--- INSTRUCTIONS TO FOLLOW ---
Search the entries for the word "accepted". Copy each line in which it is found.

--- DATA RECORDS ---

$ cat src/source/xif_pkg.sv
// Shared widths, types and encodings for the offload subsystem.
// Imported by the core, coprocessor, register block and testbench.
package xif_pkg;

  // Data path widths
  localparam int unsigned WORD_W     = 32;
  localparam int unsigned INSTR_W    = 32;
  localparam int unsigned REG_ADDR_W = 3;
  localparam int unsigned IMM_W      = 16;
  localparam int unsigned CFG_ADDR_W = 2;
  localparam int unsigned NUM_REGS   = 8;

  typedef logic [WORD_W-1:0]     word_t;
  typedef logic [INSTR_W-1:0]    instr_t;
  typedef logic [REG_ADDR_W-1:0] reg_addr_t;
  typedef logic [IMM_W-1:0]      imm_t;
  typedef logic [CFG_ADDR_W-1:0] cfg_addr_t;

  // Instruction field positions
  localparam int unsigned OPC_MSB = 31;
  localparam int unsigned OPC_LSB = 28;
  localparam int unsigned RD_MSB  = 26;
  localparam int unsigned RD_LSB  = 24;
  localparam int unsigned RS1_MSB = 22;
  localparam int unsigned RS1_LSB = 20;
  localparam int unsigned RS2_MSB = 18;
  localparam int unsigned RS2_LSB = 16;
  localparam int unsigned IMM_MSB = 15;
  localparam int unsigned IMM_LSB = 0;

  // Opcodes not listed here are illegal
  typedef enum logic [3:0] {
    OP_LI     = 4'h0,
    OP_ADD    = 4'h1,
    OP_SUB    = 4'h2,
    OP_XOR    = 4'h3,
    OP_CUSTOM = 4'hB
  } opcode_e;

  // Coprocessor function, taken from imm[1:0]
  typedef enum logic [1:0] {
    CF_MUL  = 2'd0,
    CF_POPC = 2'd1,
    CF_ROTL = 2'd2,
    CF_MAXU = 2'd3
  } copro_func_e;

  // Register block map
  localparam cfg_addr_t CFG_CTRL  = 2'd0;
  localparam cfg_addr_t CFG_COUNT = 2'd1;

endpackage

$ cat src/source/xif_regfile.sv
// General purpose register file of the core.
// Two combinational read ports, one write port applied at the clock edge.
`timescale 1ns/1ps

module xif_regfile (
  input  logic               clk_i,
  input  logic               rst_n_i,
  input  xif_pkg::reg_addr_t raddr_a_i,
  input  xif_pkg::reg_addr_t raddr_b_i,
  input  xif_pkg::reg_addr_t waddr_i,
  input  logic               we_i,
  input  xif_pkg::word_t     wdata_i,
  output xif_pkg::word_t     rdata_a_o,
  output xif_pkg::word_t     rdata_b_o
);
  import xif_pkg::*;

  word_t regs_q [NUM_REGS];

  // All registers clear on reset, including index 0
  always_ff @(posedge clk_i) begin
    if (!rst_n_i) begin
      for (int i = 0; i < NUM_REGS; i++) begin
        regs_q[i] <= '0;
      end
    end else if (we_i) begin
      regs_q[waddr_i] <= wdata_i;
    end
  end

  // Read ports see the old value during a write cycle
  assign rdata_a_o = regs_q[raddr_a_i];
  assign rdata_b_o = regs_q[raddr_b_i];

endmodule

$ cat src/source/xif_core.sv
// Single-issue integer core with one instruction in flight.
// Executes LI/ADD/SUB/XOR locally and offloads CUSTOM to the coprocessor.
// Every instruction leaves through the retire port as a one-cycle pulse.
`timescale 1ns/1ps

module xif_core (
  input  logic                 clk_i,
  input  logic                 rst_n_i,
  // Instruction stream
  input  logic                 instr_valid_i,
  input  xif_pkg::instr_t      instr_i,
  output logic                 instr_ready_o,
  // Register file
  output xif_pkg::reg_addr_t   rf_raddr_a_o,
  output xif_pkg::reg_addr_t   rf_raddr_b_o,
  input  xif_pkg::word_t       rf_rdata_a_i,
  input  xif_pkg::word_t       rf_rdata_b_i,
  output logic                 rf_we_o,
  output xif_pkg::reg_addr_t   rf_waddr_o,
  output xif_pkg::word_t       rf_wdata_o,
  // Offload issue
  output logic                 issue_valid_o,
  output xif_pkg::copro_func_e issue_func_o,
  output xif_pkg::reg_addr_t   issue_rd_o,
  output xif_pkg::word_t       issue_rs1_o,
  output xif_pkg::word_t       issue_rs2_o,
  input  logic                 issue_ready_i,
  input  logic                 issue_accept_i,
  // Offload result
  input  logic                 result_valid_i,
  input  xif_pkg::reg_addr_t   result_rd_i,
  input  xif_pkg::word_t       result_data_i,
  // Retire port
  output logic                 retire_valid_o,
  output xif_pkg::instr_t      retire_instr_o,
  output xif_pkg::reg_addr_t   retire_rd_o,
  output xif_pkg::word_t       retire_data_o,
  output logic                 retire_illegal_o
);
  import xif_pkg::*;

  typedef enum logic [1:0] {
    IDLE,
    EXEC,
    ISSUE,
    WAIT_RESULT
  } core_state_e;

  core_state_e state_q;
  core_state_e state_d;
  instr_t      instr_q;
  logic        ready_q;
  logic        custom_ok_q;
  word_t       result_q;

  opcode_e     opcode;
  reg_addr_t   rd;
  imm_t        imm;
  word_t       alu_res;
  logic        native_op;
  logic        retire_ok;
  logic        instr_fire;
  logic        issue_fire;
  logic        result_hit;

  // Field extraction from the latched instruction
  assign opcode = opcode_e'(instr_q[OPC_MSB:OPC_LSB]);
  assign rd     = instr_q[RD_MSB:RD_LSB];
  assign imm    = instr_q[IMM_MSB:IMM_LSB];

  assign instr_ready_o = ready_q;
  assign instr_fire    = instr_valid_i & ready_q;
  assign issue_fire    = issue_valid_o & issue_ready_i;
  // Result only counts when its tag matches the pending rd
  assign result_hit    = (state_q == WAIT_RESULT) & result_valid_i & (result_rd_i == rd);

  assign rf_raddr_a_o = instr_q[RS1_MSB:RS1_LSB];
  assign rf_raddr_b_o = instr_q[RS2_MSB:RS2_LSB];

  // Native ALU
  always_comb begin
    native_op = 1'b1;
    alu_res   = '0;
    case (opcode)
      OP_LI:   alu_res = {{(WORD_W-IMM_W){imm[IMM_W-1]}}, imm};
      OP_ADD:  alu_res = rf_rdata_a_i + rf_rdata_b_i;
      OP_SUB:  alu_res = rf_rdata_a_i - rf_rdata_b_i;
      OP_XOR:  alu_res = rf_rdata_a_i ^ rf_rdata_b_i;
      default: native_op = 1'b0;
    endcase
  end

  // A CUSTOM op in EXEC either came back with a result or was refused
  always_comb begin
    retire_ok     = native_op;
    retire_data_o = alu_res;
    if (opcode == OP_CUSTOM) begin
      retire_ok     = custom_ok_q;
      retire_data_o = result_q;
    end
    if (!retire_ok) begin
      retire_data_o = '0;
    end
  end

  assign retire_valid_o   = (state_q == EXEC);
  assign retire_illegal_o = retire_valid_o & ~retire_ok;
  assign retire_instr_o   = instr_q;
  assign retire_rd_o      = rd;

  // Write back together with retire
  assign rf_we_o    = retire_valid_o & retire_ok;
  assign rf_waddr_o = rd;
  assign rf_wdata_o = retire_data_o;

  // Operands come straight from the register file read ports
  assign issue_valid_o = (state_q == ISSUE);
  assign issue_func_o  = copro_func_e'(imm[1:0]);
  assign issue_rd_o    = rd;
  assign issue_rs1_o   = rf_rdata_a_i;
  assign issue_rs2_o   = rf_rdata_b_i;

  always_comb begin
    state_d = state_q;
    case (state_q)
      IDLE: begin
        if (instr_fire) begin
          state_d = (instr_i[OPC_MSB:OPC_LSB] == OP_CUSTOM) ? ISSUE : EXEC;
        end
      end
      EXEC: state_d = IDLE;
      ISSUE: begin
        if (issue_fire) begin
          state_d = issue_accept_i ? WAIT_RESULT : EXEC;
        end
      end
      WAIT_RESULT: begin
        if (result_hit) begin
          state_d = EXEC;
        end
      end
      default: state_d = IDLE;
    endcase
  end

  // Ready is registered so it stays low in the first cycle out of reset
  always_ff @(posedge clk_i) begin
    if (!rst_n_i) begin
      state_q     <= IDLE;
      ready_q     <= 1'b0;
      custom_ok_q <= 1'b0;
    end else begin
      state_q <= state_d;
      ready_q <= (state_d == IDLE);
      if (instr_fire) begin
        custom_ok_q <= 1'b0;
      end else if (result_hit) begin
        custom_ok_q <= 1'b1;
      end
    end
  end

  always_ff @(posedge clk_i) begin
    if (instr_fire) begin
      instr_q <= instr_i;
    end
    if (result_hit) begin
      result_q <= result_data_i;
    end
  end

endmodule

$ cat src/source/xif_coprocessor.sv
// Example coprocessor on the offload interface.
// Accepts work only when enabled; two register stages produce the result.
`timescale 1ns/1ps

module xif_coprocessor (
  input  logic                 clk_i,
  input  logic                 rst_n_i,
  input  logic                 copro_en_i,
  // Offload issue
  input  logic                 issue_valid_i,
  input  xif_pkg::copro_func_e issue_func_i,
  input  xif_pkg::reg_addr_t   issue_rd_i,
  input  xif_pkg::word_t       issue_rs1_i,
  input  xif_pkg::word_t       issue_rs2_i,
  output logic                 issue_ready_o,
  output logic                 issue_accept_o,
  // Offload result, no back-pressure
  output logic                 result_valid_o,
  output xif_pkg::reg_addr_t   result_rd_o,
  output xif_pkg::word_t       result_data_o
);
  import xif_pkg::*;

  // Stage 1 holds the captured request
  logic        s1_valid_q;
  copro_func_e s1_func_q;
  reg_addr_t   s1_rd_q;
  word_t       s1_op_a_q;
  word_t       s1_op_b_q;

  // Stage 2 holds the finished result
  logic        s2_valid_q;
  reg_addr_t   s2_rd_q;
  word_t       s2_data_q;

  logic        take;
  word_t       op_res;
  logic [2*WORD_W-1:0] rot_tmp;

  function automatic word_t popcount(word_t val);
    word_t cnt;
    cnt = '0;
    for (int i = 0; i < WORD_W; i++) begin
      cnt = cnt + word_t'(val[i]);
    end
    return cnt;
  endfunction

  assign issue_ready_o  = ~s1_valid_q & ~s2_valid_q;
  assign issue_accept_o = copro_en_i;
  assign take           = issue_valid_i & issue_ready_o & copro_en_i;

  // Rotate via the upper half of a doubled word
  assign rot_tmp = {s1_op_a_q, s1_op_a_q} << s1_op_b_q[4:0];

  always_comb begin
    op_res = '0;
    case (s1_func_q)
      CF_MUL:  op_res = s1_op_a_q * s1_op_b_q;
      CF_POPC: op_res = popcount(s1_op_a_q);
      CF_ROTL: op_res = rot_tmp[2*WORD_W-1:WORD_W];
      CF_MAXU: op_res = (s1_op_a_q > s1_op_b_q) ? s1_op_a_q : s1_op_b_q;
      default: op_res = '0;
    endcase
  end

  always_ff @(posedge clk_i) begin
    if (!rst_n_i) begin
      s1_valid_q <= 1'b0;
      s2_valid_q <= 1'b0;
    end else begin
      s1_valid_q <= take;
      s2_valid_q <= s1_valid_q;
    end
  end

  always_ff @(posedge clk_i) begin
    if (take) begin
      s1_func_q <= issue_func_i;
      s1_rd_q   <= issue_rd_i;
      s1_op_a_q <= issue_rs1_i;
      s1_op_b_q <= issue_rs2_i;
    end
    if (s1_valid_q) begin
      s2_rd_q   <= s1_rd_q;
      s2_data_q <= op_res;
    end
  end

  assign result_valid_o = s2_valid_q;
  assign result_rd_o    = s2_rd_q;
  assign result_data_o  = s2_data_q;

endmodule

$ cat src/source/xif_cfg_regs.sv
// Software-visible control block beside the coprocessor.
// Holds the enable bit and counts offloads the coprocessor accepted.
`timescale 1ns/1ps

module xif_cfg_regs (
  input  logic                clk_i,
  input  logic                rst_n_i,
  // Register bus
  input  logic                cfg_we_i,
  input  xif_pkg::cfg_addr_t  cfg_addr_i,
  input  xif_pkg::word_t      cfg_wdata_i,
  output xif_pkg::word_t      cfg_rdata_o,
  // Issue handshake monitor
  input  logic                issue_valid_i,
  input  logic                issue_ready_i,
  input  logic                issue_accept_i,
  output logic                copro_en_o
);
  import xif_pkg::*;

  logic  en_q;
  word_t count_q;
  logic  accepted;

  assign accepted = issue_valid_i & issue_ready_i & issue_accept_i;

  always_ff @(posedge clk_i) begin
    if (!rst_n_i) begin
      en_q    <= 1'b0;
      count_q <= '0;
    end else begin
      if (cfg_we_i && (cfg_addr_i == CFG_CTRL)) begin
        en_q <= cfg_wdata_i[0];
      end
      // Writing the count address clears it, data is ignored
      if (cfg_we_i && (cfg_addr_i == CFG_COUNT)) begin
        count_q <= '0;
      end else if (accepted) begin
        count_q <= count_q + 1'b1;
      end
    end
  end

  always_comb begin
    case (cfg_addr_i)
      CFG_CTRL:  cfg_rdata_o = {{(WORD_W-1){1'b0}}, en_q};
      CFG_COUNT: cfg_rdata_o = count_q;
      default:   cfg_rdata_o = '0;
    endcase
  end

  assign copro_en_o = en_q;

endmodule

$ cat src/source/xif_subsystem.sv
// Top level of the offload subsystem.
// Places the core and register file beside the coprocessor and its control block.
`timescale 1ns/1ps

module xif_subsystem (
  input  logic               clk_i,
  input  logic               rst_n_i,
  // Instruction stream
  input  logic               instr_valid_i,
  input  xif_pkg::instr_t    instr_i,
  output logic               instr_ready_o,
  // Retire trace
  output logic               retire_valid_o,
  output xif_pkg::instr_t    retire_instr_o,
  output xif_pkg::reg_addr_t retire_rd_o,
  output xif_pkg::word_t     retire_data_o,
  output logic               retire_illegal_o,
  // Register bus
  input  logic               cfg_we_i,
  input  xif_pkg::cfg_addr_t cfg_addr_i,
  input  xif_pkg::word_t     cfg_wdata_i,
  output xif_pkg::word_t     cfg_rdata_o
);
  import xif_pkg::*;

  reg_addr_t   rf_raddr_a;
  reg_addr_t   rf_raddr_b;
  word_t       rf_rdata_a;
  word_t       rf_rdata_b;
  logic        rf_we;
  reg_addr_t   rf_waddr;
  word_t       rf_wdata;

  logic        issue_valid;
  copro_func_e issue_func;
  reg_addr_t   issue_rd;
  word_t       issue_rs1;
  word_t       issue_rs2;
  logic        issue_ready;
  logic        issue_accept;

  logic        result_valid;
  reg_addr_t   result_rd;
  word_t       result_data;

  logic        copro_en;

  xif_core i_core (
    .clk_i            ( clk_i            ),
    .rst_n_i          ( rst_n_i          ),
    .instr_valid_i    ( instr_valid_i    ),
    .instr_i          ( instr_i          ),
    .instr_ready_o    ( instr_ready_o    ),
    .rf_raddr_a_o     ( rf_raddr_a       ),
    .rf_raddr_b_o     ( rf_raddr_b       ),
    .rf_rdata_a_i     ( rf_rdata_a       ),
    .rf_rdata_b_i     ( rf_rdata_b       ),
    .rf_we_o          ( rf_we            ),
    .rf_waddr_o       ( rf_waddr         ),
    .rf_wdata_o       ( rf_wdata         ),
    .issue_valid_o    ( issue_valid      ),
    .issue_func_o     ( issue_func       ),
    .issue_rd_o       ( issue_rd         ),
    .issue_rs1_o      ( issue_rs1        ),
    .issue_rs2_o      ( issue_rs2        ),
    .issue_ready_i    ( issue_ready      ),
    .issue_accept_i   ( issue_accept     ),
    .result_valid_i   ( result_valid     ),
    .result_rd_i      ( result_rd        ),
    .result_data_i    ( result_data      ),
    .retire_valid_o   ( retire_valid_o   ),
    .retire_instr_o   ( retire_instr_o   ),
    .retire_rd_o      ( retire_rd_o      ),
    .retire_data_o    ( retire_data_o    ),
    .retire_illegal_o ( retire_illegal_o )
  );

  xif_regfile i_regfile (
    .clk_i     ( clk_i      ),
    .rst_n_i   ( rst_n_i    ),
    .raddr_a_i ( rf_raddr_a ),
    .raddr_b_i ( rf_raddr_b ),
    .waddr_i   ( rf_waddr   ),
    .we_i      ( rf_we      ),
    .wdata_i   ( rf_wdata   ),
    .rdata_a_o ( rf_rdata_a ),
    .rdata_b_o ( rf_rdata_b )
  );

  xif_coprocessor i_coprocessor (
    .clk_i          ( clk_i        ),
    .rst_n_i        ( rst_n_i      ),
    .copro_en_i     ( copro_en     ),
    .issue_valid_i  ( issue_valid  ),
    .issue_func_i   ( issue_func   ),
    .issue_rd_i     ( issue_rd     ),
    .issue_rs1_i    ( issue_rs1    ),
    .issue_rs2_i    ( issue_rs2    ),
    .issue_ready_o  ( issue_ready  ),
    .issue_accept_o ( issue_accept ),
    .result_valid_o ( result_valid ),
    .result_rd_o    ( result_rd    ),
    .result_data_o  ( result_data  )
  );

  // Enable and offload counter sit on the issue handshake
  xif_cfg_regs i_cfg_regs (
    .clk_i          ( clk_i        ),
    .rst_n_i        ( rst_n_i      ),
    .cfg_we_i       ( cfg_we_i     ),
    .cfg_addr_i     ( cfg_addr_i   ),
    .cfg_wdata_i    ( cfg_wdata_i  ),
    .cfg_rdata_o    ( cfg_rdata_o  ),
    .issue_valid_i  ( issue_valid  ),
    .issue_ready_i  ( issue_ready  ),
    .issue_accept_i ( issue_accept ),
    .copro_en_o     ( copro_en     )
  );

endmodule

$ cat config.mk
export PLATFORM = sky130hd
export DESIGN_NAME = xif_subsystem
export DESIGN_NICKNAME = d
export VERILOG_FILES = /design/src/source/xif_pkg.sv /design/src/source/xif_regfile.sv /design/src/source/xif_core.sv /design/src/source/xif_coprocessor.sv /design/src/source/xif_cfg_regs.sv /design/src/source/xif_subsystem.sv
export SDC_FILE = /design/constraint.sdc
export NUM_CORES = 2
export LEC_CHECK = 0
export BUFFER_PORTS_ARGS = -buffer_cell sky130_fd_sc_hd__buf_2
export CORE_UTILIZATION = 58
export CTS_CLUSTER_DIAMETER = 120
export DETAILED_ROUTE_END_ITERATION = 12
export PLACE_DENSITY_LB_ADDON = 0.05
export RECOVER_POWER = 25
export SYNTH_ARGS = -nofsm -noshare
export SYNTH_HDL_FRONTEND = slang
export SYNTH_HIERARCHICAL = 1
export SYNTH_SLANG_ARGS = --single-unit
$ cat constraint.sdc
create_clock -name clk_i -period 7.6 [get_ports clk_i]
set_clock_uncertainty 0.1 [all_clocks]
set_input_delay 1.52 -clock clk_i [delete_from_list [all_inputs] [get_ports clk_i]]
set_output_delay 1.52 -clock clk_i [all_outputs]
set_load 0.02 [all_outputs]
==> flow_summary.ini <==
[pwr]
peakVddDrop_mv = 0.2147
p_per_area_nw_per_um2 = 119.4
total_leakage_power_nw = 20.94

[yosys]
synth_top_family_by_area = adder cells
synth.most_common_cell = inv_1
yosysSeqAreaShare = 0.3005
synth_top_area_cell = edfxtp_1
async_flop_share = 0
synthFlopType = edfxtp_1
netlist_area_um2 = 44970
yosys.area_share.adder = 0.2533
synth_area_leaders = edfxtp_1 28%, fa_1 19%, ha_1 6.0%
synth_xor_area_frac = 0.03584
synth_warnings = 6
synth_top_area_frac = 0.2831
yosysUniqueCellTypes = 91
synth_compound_area_frac = 0.06703
ys_seq_elements = 463
synth-simple-area-share = 0.1377
synth_common_cells = 490 x inv_1, 434 x fa_1, 424 x edfxtp_1
synth_mux_area_frac = 0.1154
synth_edf_count = 424
syn-instance-count = 4241
avgSynthCellArea_um2 = 10.60
syn_nets = 4961

[cells_and_area]
area_growth_pct = 10.19
drive_gt1_frac = 0.1734
multi_input_area_um2 = 28010
register_area_um2 = 13510
layout.nets = 5069
fillers = 6342

[setup_path]
cp.required_ns = 5.98
path_cells = buf_6, buf_12, buf_4, mux4_1, mux2_1, or4_4, or3_4, nor2b_2, nor2_1, xnor2_1, ha_1, nand3_1, or3_1, nor4_1, o21ai_1, a211o_1, nand3_2, buf_2
reg2reg_depth = 24
crit_path_start_kind = flop
arrival_ns = 5.92
cpPeakStageDelay_ns = 0.60
cp-end-kind = primary output
cp_max_fo = 9
critical_path_class = reg -> out
cp_slowest_cell = or4_4

[global_routing]
grt_antenna_before_repair = 1
overflow = 0
met1_usage = 0.4791
track_usage = 0.3673
grt_pass1_wl_um = 212000
met2_usage = 0.6053
grt_pass1_vias = 33961
grt_max_degree = 91
top_usage_layer = met2
grt_use_met3 = 0.04888

[timing]
maxSlewViolCount = 240
fin_hold_ws_ns = 0.3209
fin_setup_tns_ns = 0
worst_pin_slew_ns = 3.086
slew_headroom = -1.057
rsz0062_at_grt = yes
setup_ws_ns = 0.06488
finalHoldViolCount = 0
max_clock_freq_ghz = 0.1327
timing.final.crit_share = 0.9915
setup_viol = 0
finalCriticalPeriod_ns = 7.535

[worst_hold_path]
min_delay_path_depth = 0
holdCritPathClass = reg -> reg

[die]
row_count = 101
io_pins = 172
start_util = 0.5892
die_area_um2 = 78650
fp.dieW_um = 280.5
coreArea_um2 = 76330
die_h_um = 280.5

[place]
port_buffers = 140
gp_congestion = 1.020
hpwl_um = 106100
place_ws_ns = -0.1285

[clock_tree]
clk_pin_slew_ns = 0.06
cts_buffers = 43
cts_sinks = 463
insertion_delay_ns = 0.58
cts_tree = done
root_buffer = clkbuf_16
clock_path_buffers = 3
htree_levels = 2
postCtsHoldBufs = 0

[detailed_routing]
drtAntennaViolNets = 0
dr.first_iter.drc_count = 2836
drt-total-wl_um = 142300
firstDrtPassIters = 6
vias = 33507
avgViaCountPerCell = 6.190
avgRoutedWirePerCell_um = 26.29
route.detailed.drc = 0

[flow_run]
cap_viol_max_count = 6

[outcome]
violations = capacitance limit, slew limit
outcome = complete, but fails checks
[routing by layer]
layer  share of wire  wire length (um)
met4           0.053              7602
met1            0.39             55620
met3           0.073             10420
met5               0                 0
met2            0.48             68650
[cell families (layout without fill, tap and decap cells)]
| group | Yosys count | in the layout |
|---|---|---|
| flops | 463 | 463 |
| buf+inv | 925 | 1066 |
| fa+ha+maj | 650 | 650 |
| compound gates | 479 | 479 |
| mux | 273 | 273 |
| other cells | 0 | 1 |
| simple gates | 1267 | 1267 |
| xor+xnor | 184 | 184 |
[sequential cells by signal, summed over array words and instances (netlist names), 3 cells and up]
| name | cells |
|---|---|
| i_cfg_regs/count_q | 32 |
| i_coprocessor/result_data_o | 32 |
| i_coprocessor/result_rd_o | 3 |
| i_coprocessor/s1_op_a_q | 32 |
| i_coprocessor/s1_op_b_q | 32 |
| i_coprocessor/s1_rd_q | 3 |
| i_core/result_q | 32 |
| i_core/retire_instr_o | 32 |
| i_regfile/regs_q | 256 |
[power breakdown]
| part | internal [mW] | leakage [nW] | total, mW | switching, mW |
|---|---|---|---|---|
| logic | 0.392 | 15.8 | 1.00 | 0.611 |
| clock network | 1.10 | 0.628 | 2.05 | 0.941 |
| registers | 2.83 | 4.48 | 2.87 | 0.0377 |
[critical path: cells and delay by family (launching register included)]
| kind | cells | cell delay, ns |
|---|---|---|
| DFF | 1 | 0.34 |
| muxes | 2 | 0.99 |
| and+or+nand+nor | 8 | 2.24 |
| buffers and inverters | 4 | 0.61 |
| xor gates and xnor gates | 1 | 0.13 |
| AOI/OAI and AO/OA | 2 | 0.58 |
| adders and majority gates | 1 | 0.42 |
[repair_timing]
| action | in CTS | in global routing |
|---|---|---|
| setup endpoints to repair | 10 | 25 |
| resized for setup | 30 | 118 |
| buffers inserted | 6 | 15 |
| gates cloned | 2 | 0 |
| pin swaps | 3 | 43 |
[layout make-up]
class / instances / area share
inverters: 536 / 0.04090
multi-input cells: 2853 / 0.5653
flip-flops and latches: 463 / 0.2727
repair buffers: 452 / 0.06886
diodes: 1 / 0.00005050
clock inverters: 22 / 0.003080
well taps: 1030 / 0.02601
clock buffers: 56 / 0.02313
[per-stage QoR]
| step | instances | total power [mW] | cell area, um^2 | util |
|---|---|---|---|---|
| detailed placement | 5312 | 3.857 | 47500 | 0.6223 |
| global placement | 5312 | 3.850 | 47500 | 0.6223 |
| global route | 5412 | 6.099 | 49550 | 0.6492 |
| floorplan | 4241 | 3.607 | 44970 | - |
| finish | 5413 | 5.918 | 49550 | 0.6492 |
| CTS | 5398 | 5.904 | 49030 | 0.6423 |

--- WRITTEN ANSWER ---
// Holds the enable bit and counts offloads the coprocessor accepted.
  logic  accepted;
  assign accepted = issue_valid_i & issue_ready_i & issue_accept_i;
      end else if (accepted) begin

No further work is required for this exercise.